Although the various above embodiments are shown as separate illustrations, those of skill in the art will appreciate that the various features can be combined, mix, and matched to form an airfoil having a desired cooling scheme that is enabled by one or more features described herein. Thus, the above described embodiments are not intended to be distinct arrangements and structures of airfoils and/or core structures, but rather are provided as separate embodiments for clarity and ease of explanation.
As used herein, the term “about” is intended to include the degree of error associated with measurement of the particular quantity based upon the equipment available at the time of filing the application. For example, “about” may include a range of ±8%, or 5%, or 2% of a given value or other percentage change as will be appreciated by those of skill in the art for the particular measurement and/or dimensions referred to herein.
The terminology used herein is for the purpose of describing particular embodiments only and is not intended to be limiting of the present disclosure.
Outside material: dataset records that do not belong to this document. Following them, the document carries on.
File: src/rtl/sram_ctrl_pkg.sv
package sram_ctrl_pkg;

    localparam int LANES  = 2;
    localparam int LANE_W = 8;
    localparam int DATA_W = LANES * LANE_W;

    typedef enum logic [2:0] {
        ST_IDLE  = 3'd0,
        ST_WRITE = 3'd1,
        ST_WHOLD = 3'd2,
        ST_READ  = 3'd3,
        ST_TURN  = 3'd4
    } seq_state_e;

    typedef struct packed {
        logic             cs1_n;
        logic             cs2;
        logic             we_n;
        logic             oe_n;
        logic [LANES-1:0] lane_n;
        logic             dq_oe;
    } pin_set_t;

    localparam pin_set_t PINS_IDLE = '{cs1_n: 1'b1, cs2: 1'b0, we_n: 1'b1,
                                       oe_n: 1'b1, lane_n: '1, dq_oe: 1'b0};

    // Round a nanosecond figure up to whole clock periods; zero stays zero.
    function automatic int ns_to_cyc(input int t_ns, input int clk_ns);
        if (t_ns <= 0) return 0;
        return (t_ns + clk_ns - 1) / clk_ns;
    endfunction

    function automatic int max3(input int a, input int b, input int c);
        int m;
        m = (a > b) ? a : b;
        return (m > c) ? m : c;
    endfunction

endpackage

File: src/rtl/sram_phase_timer.sv
module sram_phase_timer #(
    parameter int CNT_W = 3
) (
    input  logic             clk,
    input  logic             rst,
    input  logic             load,
    input  logic [CNT_W-1:0] load_val,
    output logic             done
);
    logic [CNT_W-1:0] cnt_q;

    always_ff @(posedge clk) begin
        if (rst)               cnt_q <= '0;
        else if (load)         cnt_q <= load_val;
        else if (cnt_q != '0)  cnt_q <= cnt_q - 1'b1;
    end

    assign done = (cnt_q == '0);
endmodule

File: src/rtl/sram_seq.sv
module sram_seq import sram_ctrl_pkg::*; #(
    parameter int CNT_W  = 3,
    parameter int WR_CYC = 1,
    parameter int RD_CYC = 1,
    parameter int HZ_CYC = 0
) (
    input  logic             clk,
    input  logic             rst,
    input  logic             req_valid,
    input  logic             req_we,
    input  logic             done,
    output logic             load,
    output logic [CNT_W-1:0] load_val,
    output logic             capture,
    output seq_state_e       state_q,
    output seq_state_e       state_n
);
    always_comb begin
        state_n  = state_q;
        load     = 1'b0;
        load_val = '0;
        capture  = 1'b0;
        case (state_q)
            ST_IDLE: if (req_valid) begin
                load = 1'b1;
                if (req_we) begin
                    state_n  = ST_WRITE;
                    load_val = CNT_W'(WR_CYC - 1);
                end else begin
                    state_n  = ST_READ;
                    load_val = CNT_W'(RD_CYC - 1);
                end
            end
            ST_WRITE: if (done) state_n = ST_WHOLD;
            ST_WHOLD: state_n = ST_IDLE;
            ST_READ: if (done) begin
                capture = 1'b1;
                if (HZ_CYC > 0) begin
                    state_n  = ST_TURN;
                    load     = 1'b1;
                    load_val = CNT_W'((HZ_CYC > 0) ? HZ_CYC - 1 : 0);
                end else begin
                    state_n = ST_IDLE;
                end
            end
            ST_TURN: if (done) state_n = ST_IDLE;
            default: state_n = ST_IDLE;
        endcase
    end

    always_ff @(posedge clk) begin
        if (rst) state_q <= ST_IDLE;
        else     state_q <= state_n;
    end
endmodule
As used herein, the singular forms “a,” “an,” and “the” are intended to include the plural forms as well, unless the context clearly indicates otherwise. It will be further understood that the terms “comprises” and/or “comprising,” when used in this specification, specify the presence of stated features, integers, steps, operations, elements, and/or components, but do not preclude the presence or addition of one or more other features, integers, steps, operations, element components, and/or groups thereof. It should be appreciated that relative positional terms such as “forward,” “aft,” “upper,” “lower,” “above,” “below,” “radial,” “axial,” “circumferential,” and the like are with reference to normal operational attitude and should not be considered otherwise limiting.
While the present disclosure has been described with reference to an illustrative embodiment or embodiments, it will be understood by those skilled in the art that various changes may be made and equivalents may be substituted for elements thereof without departing from the scope of the present disclosure. In addition, many modifications may be made to adapt a particular situation or material to the teachings of the present disclosure without departing from the essential scope thereof. Therefore, it is intended that the present disclosure not be limited to the particular embodiment disclosed as the best mode contemplated for carrying out this present disclosure, but that the present disclosure will include all embodiments falling within the scope of the claims.
This invention was made with Government support under contract number W58RGZ-16-C-0046 awarded by the United States Army. The Government has certain rights in the invention.